(Input for this task)

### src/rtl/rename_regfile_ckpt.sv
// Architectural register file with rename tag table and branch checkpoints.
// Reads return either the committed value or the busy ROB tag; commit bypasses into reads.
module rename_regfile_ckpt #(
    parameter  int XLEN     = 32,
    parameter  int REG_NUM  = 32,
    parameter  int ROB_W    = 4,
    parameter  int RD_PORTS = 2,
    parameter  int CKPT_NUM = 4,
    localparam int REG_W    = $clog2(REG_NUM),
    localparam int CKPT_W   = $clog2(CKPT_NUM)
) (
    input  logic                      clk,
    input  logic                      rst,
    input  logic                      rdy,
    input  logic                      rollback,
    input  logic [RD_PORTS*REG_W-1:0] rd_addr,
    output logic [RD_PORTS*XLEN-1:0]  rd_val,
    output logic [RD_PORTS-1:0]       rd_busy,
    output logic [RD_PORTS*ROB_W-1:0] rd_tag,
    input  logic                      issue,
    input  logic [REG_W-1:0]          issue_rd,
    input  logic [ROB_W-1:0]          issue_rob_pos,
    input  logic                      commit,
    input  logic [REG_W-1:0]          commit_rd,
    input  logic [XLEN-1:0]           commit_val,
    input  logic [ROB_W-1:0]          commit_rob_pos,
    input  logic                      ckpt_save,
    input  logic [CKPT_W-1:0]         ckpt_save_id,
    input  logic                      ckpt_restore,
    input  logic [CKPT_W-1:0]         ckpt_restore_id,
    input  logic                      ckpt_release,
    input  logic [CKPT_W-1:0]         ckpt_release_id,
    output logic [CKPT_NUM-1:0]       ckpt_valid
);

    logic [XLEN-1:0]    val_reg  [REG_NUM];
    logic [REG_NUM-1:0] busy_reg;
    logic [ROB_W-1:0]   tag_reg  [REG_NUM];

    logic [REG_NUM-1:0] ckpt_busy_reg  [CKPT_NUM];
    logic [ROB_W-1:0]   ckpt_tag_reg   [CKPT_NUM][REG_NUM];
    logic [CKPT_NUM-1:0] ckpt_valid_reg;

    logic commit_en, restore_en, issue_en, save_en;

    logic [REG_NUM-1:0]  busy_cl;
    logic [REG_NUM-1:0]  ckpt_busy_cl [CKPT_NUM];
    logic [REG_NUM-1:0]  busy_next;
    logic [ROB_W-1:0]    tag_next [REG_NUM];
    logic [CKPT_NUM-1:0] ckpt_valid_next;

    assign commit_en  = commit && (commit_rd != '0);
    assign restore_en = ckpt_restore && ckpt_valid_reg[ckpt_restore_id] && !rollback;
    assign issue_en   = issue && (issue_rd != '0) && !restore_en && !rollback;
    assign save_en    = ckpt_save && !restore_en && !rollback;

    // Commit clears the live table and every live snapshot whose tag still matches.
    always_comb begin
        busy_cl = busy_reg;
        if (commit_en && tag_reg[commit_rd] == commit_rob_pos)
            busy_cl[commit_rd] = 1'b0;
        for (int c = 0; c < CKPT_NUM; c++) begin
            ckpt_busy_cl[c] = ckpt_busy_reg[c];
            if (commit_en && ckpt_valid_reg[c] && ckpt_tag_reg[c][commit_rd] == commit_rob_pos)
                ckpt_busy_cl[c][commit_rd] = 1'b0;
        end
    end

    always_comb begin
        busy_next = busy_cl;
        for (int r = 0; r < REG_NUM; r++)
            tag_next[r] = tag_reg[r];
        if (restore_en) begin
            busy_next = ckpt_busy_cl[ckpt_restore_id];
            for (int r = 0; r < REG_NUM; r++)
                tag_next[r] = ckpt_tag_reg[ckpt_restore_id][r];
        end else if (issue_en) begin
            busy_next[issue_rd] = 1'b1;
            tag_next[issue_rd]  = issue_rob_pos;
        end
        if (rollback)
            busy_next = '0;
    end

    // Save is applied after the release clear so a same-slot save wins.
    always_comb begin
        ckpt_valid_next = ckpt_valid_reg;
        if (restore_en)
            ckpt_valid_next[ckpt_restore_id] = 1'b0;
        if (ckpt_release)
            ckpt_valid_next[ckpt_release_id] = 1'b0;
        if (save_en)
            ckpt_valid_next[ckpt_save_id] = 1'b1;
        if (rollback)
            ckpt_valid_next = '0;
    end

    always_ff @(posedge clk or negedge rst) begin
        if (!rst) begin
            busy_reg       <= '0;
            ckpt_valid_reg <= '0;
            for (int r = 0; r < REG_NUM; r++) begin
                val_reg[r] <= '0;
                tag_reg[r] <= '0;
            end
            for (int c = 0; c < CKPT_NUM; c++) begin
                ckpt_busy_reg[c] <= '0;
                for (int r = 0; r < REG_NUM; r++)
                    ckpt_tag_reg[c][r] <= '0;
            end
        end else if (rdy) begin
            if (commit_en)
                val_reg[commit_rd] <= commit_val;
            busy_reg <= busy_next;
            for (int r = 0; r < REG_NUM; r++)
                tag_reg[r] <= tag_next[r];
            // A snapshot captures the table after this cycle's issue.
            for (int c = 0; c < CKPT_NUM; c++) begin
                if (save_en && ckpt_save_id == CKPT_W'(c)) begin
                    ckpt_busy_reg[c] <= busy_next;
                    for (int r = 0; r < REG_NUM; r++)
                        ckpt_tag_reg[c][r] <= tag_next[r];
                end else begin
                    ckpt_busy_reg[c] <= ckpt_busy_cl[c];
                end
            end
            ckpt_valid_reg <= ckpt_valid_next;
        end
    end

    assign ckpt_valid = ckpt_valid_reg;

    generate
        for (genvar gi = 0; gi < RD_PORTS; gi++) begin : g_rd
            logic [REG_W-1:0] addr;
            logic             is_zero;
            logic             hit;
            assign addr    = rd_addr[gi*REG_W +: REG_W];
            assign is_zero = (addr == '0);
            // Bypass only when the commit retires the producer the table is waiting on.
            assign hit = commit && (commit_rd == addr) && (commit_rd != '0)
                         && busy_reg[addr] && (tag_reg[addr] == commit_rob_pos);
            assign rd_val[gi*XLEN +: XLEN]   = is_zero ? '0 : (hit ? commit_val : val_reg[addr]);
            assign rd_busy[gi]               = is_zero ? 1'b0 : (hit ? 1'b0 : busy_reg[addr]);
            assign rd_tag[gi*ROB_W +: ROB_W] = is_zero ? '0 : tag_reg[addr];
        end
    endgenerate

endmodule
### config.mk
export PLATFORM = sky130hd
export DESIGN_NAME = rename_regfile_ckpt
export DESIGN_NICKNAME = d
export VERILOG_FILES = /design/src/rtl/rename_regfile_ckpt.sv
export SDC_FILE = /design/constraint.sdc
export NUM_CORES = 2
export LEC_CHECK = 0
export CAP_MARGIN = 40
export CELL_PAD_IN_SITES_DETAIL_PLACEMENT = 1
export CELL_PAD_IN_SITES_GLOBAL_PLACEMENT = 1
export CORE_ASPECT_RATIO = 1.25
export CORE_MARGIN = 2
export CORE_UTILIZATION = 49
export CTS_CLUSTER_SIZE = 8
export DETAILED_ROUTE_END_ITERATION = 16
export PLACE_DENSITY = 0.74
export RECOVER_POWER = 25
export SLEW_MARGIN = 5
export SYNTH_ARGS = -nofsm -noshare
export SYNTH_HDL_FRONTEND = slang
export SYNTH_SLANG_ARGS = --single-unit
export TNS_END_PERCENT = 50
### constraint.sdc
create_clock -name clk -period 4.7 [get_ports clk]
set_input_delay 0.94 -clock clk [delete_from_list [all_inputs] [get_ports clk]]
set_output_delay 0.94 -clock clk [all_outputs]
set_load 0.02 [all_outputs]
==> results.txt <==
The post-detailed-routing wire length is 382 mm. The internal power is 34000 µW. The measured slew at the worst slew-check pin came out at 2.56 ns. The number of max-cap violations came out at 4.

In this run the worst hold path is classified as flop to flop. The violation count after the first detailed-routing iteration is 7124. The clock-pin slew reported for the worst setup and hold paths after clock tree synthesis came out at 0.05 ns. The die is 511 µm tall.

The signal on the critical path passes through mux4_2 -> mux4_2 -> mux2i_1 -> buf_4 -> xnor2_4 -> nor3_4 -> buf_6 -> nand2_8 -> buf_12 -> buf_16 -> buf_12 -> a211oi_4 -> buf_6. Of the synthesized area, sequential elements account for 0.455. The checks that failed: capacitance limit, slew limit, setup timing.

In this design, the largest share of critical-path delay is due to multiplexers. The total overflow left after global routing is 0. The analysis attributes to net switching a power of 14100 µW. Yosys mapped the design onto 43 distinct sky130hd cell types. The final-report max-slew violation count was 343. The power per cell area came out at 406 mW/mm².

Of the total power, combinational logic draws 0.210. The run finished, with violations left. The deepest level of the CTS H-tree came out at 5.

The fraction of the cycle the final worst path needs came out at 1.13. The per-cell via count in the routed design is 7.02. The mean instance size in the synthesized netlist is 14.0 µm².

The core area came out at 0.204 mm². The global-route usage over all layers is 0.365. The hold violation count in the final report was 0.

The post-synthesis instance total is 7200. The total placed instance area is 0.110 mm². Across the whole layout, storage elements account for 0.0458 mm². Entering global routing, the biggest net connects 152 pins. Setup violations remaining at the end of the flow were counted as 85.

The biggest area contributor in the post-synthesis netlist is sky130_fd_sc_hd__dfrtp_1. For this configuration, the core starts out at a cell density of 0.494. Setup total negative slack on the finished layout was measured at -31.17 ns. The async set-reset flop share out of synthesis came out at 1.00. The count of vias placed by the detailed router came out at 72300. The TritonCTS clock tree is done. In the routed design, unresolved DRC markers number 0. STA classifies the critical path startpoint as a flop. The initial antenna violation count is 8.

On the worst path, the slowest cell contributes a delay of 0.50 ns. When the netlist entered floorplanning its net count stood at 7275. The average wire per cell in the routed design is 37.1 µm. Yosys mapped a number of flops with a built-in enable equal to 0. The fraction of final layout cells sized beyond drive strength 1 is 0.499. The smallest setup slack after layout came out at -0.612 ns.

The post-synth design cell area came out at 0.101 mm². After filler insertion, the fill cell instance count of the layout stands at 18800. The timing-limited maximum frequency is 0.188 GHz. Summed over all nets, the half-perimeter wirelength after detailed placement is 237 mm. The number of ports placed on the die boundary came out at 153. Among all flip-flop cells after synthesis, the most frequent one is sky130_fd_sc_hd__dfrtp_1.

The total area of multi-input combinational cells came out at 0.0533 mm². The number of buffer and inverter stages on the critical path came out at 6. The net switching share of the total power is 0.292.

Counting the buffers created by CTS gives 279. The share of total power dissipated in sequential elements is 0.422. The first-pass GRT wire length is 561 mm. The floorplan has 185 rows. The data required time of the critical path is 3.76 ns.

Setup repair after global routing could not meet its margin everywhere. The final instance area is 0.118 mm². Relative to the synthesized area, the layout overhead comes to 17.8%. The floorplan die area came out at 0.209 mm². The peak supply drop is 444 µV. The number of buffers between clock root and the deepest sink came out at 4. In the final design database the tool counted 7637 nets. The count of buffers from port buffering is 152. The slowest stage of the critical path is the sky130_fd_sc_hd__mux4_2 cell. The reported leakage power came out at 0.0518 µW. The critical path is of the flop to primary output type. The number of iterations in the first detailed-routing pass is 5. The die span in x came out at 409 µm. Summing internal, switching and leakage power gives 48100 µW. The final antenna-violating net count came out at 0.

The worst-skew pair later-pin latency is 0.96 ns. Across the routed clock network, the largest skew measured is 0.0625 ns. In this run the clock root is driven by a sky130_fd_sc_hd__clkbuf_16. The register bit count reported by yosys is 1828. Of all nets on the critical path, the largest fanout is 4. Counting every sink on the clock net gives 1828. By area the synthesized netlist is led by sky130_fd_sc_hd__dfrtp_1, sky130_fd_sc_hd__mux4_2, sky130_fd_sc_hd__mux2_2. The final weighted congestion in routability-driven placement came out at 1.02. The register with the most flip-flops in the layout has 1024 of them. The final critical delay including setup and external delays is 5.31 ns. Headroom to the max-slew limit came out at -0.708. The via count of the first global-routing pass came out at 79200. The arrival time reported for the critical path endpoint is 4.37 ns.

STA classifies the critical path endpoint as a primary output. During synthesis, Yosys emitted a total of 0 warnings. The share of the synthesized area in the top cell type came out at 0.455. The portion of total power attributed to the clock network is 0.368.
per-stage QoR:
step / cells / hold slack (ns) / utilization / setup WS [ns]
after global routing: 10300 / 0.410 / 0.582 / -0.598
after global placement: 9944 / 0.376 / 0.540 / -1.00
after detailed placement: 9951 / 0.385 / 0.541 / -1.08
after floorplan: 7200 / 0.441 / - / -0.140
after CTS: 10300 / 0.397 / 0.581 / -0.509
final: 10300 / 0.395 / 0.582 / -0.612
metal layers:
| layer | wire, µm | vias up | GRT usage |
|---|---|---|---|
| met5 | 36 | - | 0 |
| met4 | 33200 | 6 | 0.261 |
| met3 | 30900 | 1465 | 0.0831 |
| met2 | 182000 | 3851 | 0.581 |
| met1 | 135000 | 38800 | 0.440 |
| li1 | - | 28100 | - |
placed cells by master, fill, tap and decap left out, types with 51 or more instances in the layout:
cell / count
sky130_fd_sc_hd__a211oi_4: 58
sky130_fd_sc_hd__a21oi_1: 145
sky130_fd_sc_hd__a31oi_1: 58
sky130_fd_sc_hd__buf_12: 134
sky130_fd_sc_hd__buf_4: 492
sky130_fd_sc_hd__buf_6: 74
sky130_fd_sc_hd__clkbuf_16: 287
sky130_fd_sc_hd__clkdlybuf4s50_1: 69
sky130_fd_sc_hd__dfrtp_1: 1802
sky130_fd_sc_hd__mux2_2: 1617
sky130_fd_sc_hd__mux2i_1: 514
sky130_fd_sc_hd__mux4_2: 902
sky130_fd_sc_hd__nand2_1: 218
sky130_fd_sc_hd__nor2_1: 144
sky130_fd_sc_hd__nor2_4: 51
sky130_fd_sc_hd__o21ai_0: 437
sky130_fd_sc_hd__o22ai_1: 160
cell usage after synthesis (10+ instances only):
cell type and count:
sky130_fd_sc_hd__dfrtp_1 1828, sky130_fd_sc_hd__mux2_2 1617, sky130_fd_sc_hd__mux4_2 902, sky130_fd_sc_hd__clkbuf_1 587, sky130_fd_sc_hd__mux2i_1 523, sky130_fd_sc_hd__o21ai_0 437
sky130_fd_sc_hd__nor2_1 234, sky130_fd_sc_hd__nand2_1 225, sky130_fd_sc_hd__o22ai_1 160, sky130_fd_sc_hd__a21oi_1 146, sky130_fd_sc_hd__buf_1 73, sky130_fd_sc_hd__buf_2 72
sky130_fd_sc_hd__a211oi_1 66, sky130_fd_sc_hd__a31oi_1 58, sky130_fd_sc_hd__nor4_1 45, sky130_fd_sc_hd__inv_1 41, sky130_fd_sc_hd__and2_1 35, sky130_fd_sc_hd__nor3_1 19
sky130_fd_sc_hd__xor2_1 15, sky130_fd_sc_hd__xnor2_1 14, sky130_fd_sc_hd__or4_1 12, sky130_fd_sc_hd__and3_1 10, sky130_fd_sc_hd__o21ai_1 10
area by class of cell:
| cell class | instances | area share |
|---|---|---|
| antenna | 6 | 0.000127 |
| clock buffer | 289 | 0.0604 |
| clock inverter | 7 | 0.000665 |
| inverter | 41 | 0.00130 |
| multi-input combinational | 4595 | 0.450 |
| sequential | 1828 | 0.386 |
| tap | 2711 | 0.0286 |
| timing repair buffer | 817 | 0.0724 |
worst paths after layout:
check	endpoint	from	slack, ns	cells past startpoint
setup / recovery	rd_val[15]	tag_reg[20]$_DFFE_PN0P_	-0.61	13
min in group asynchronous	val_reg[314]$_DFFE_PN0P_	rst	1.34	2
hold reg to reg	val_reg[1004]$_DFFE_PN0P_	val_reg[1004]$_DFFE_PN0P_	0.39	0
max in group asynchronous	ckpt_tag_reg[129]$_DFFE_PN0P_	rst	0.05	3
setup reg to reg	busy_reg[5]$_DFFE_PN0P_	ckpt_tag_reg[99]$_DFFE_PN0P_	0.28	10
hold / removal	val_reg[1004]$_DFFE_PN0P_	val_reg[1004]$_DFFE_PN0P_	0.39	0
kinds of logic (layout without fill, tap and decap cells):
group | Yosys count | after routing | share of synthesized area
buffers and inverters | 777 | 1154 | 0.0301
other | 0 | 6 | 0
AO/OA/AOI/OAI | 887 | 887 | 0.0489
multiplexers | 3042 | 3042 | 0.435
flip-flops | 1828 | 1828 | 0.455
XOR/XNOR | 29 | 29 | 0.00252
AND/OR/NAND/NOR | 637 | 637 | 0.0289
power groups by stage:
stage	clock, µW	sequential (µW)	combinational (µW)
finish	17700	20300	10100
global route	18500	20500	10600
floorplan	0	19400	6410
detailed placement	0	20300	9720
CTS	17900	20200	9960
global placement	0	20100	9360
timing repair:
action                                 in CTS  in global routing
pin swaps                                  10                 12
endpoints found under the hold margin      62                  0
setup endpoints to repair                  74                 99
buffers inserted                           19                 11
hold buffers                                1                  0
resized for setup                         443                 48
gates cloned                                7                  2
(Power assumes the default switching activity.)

(End Input for this task)

In the records above, the line with "busy_cl = busy_reg;" marks the start and the line with "if (ckpt_release)" marks the end; copy that stretch exactly, both lines included, and nothing else.

* [Task output]
        busy_cl = busy_reg;
        if (commit_en && tag_reg[commit_rd] == commit_rob_pos)
            busy_cl[commit_rd] = 1'b0;
        for (int c = 0; c < CKPT_NUM; c++) begin
            ckpt_busy_cl[c] = ckpt_busy_reg[c];
            if (commit_en && ckpt_valid_reg[c] && ckpt_tag_reg[c][commit_rd] == commit_rob_pos)
                ckpt_busy_cl[c][commit_rd] = 1'b0;
        end
    end

    always_comb begin
        busy_next = busy_cl;
        for (int r = 0; r < REG_NUM; r++)
            tag_next[r] = tag_reg[r];
        if (restore_en) begin
            busy_next = ckpt_busy_cl[ckpt_restore_id];
            for (int r = 0; r < REG_NUM; r++)
                tag_next[r] = ckpt_tag_reg[ckpt_restore_id][r];
        end else if (issue_en) begin
            busy_next[issue_rd] = 1'b1;
            tag_next[issue_rd]  = issue_rob_pos;
        end
        if (rollback)
            busy_next = '0;
    end

    // Save is applied after the release clear so a same-slot save wins.
    always_comb begin
        ckpt_valid_next = ckpt_valid_reg;
        if (restore_en)
            ckpt_valid_next[ckpt_restore_id] = 1'b0;
        if (ckpt_release)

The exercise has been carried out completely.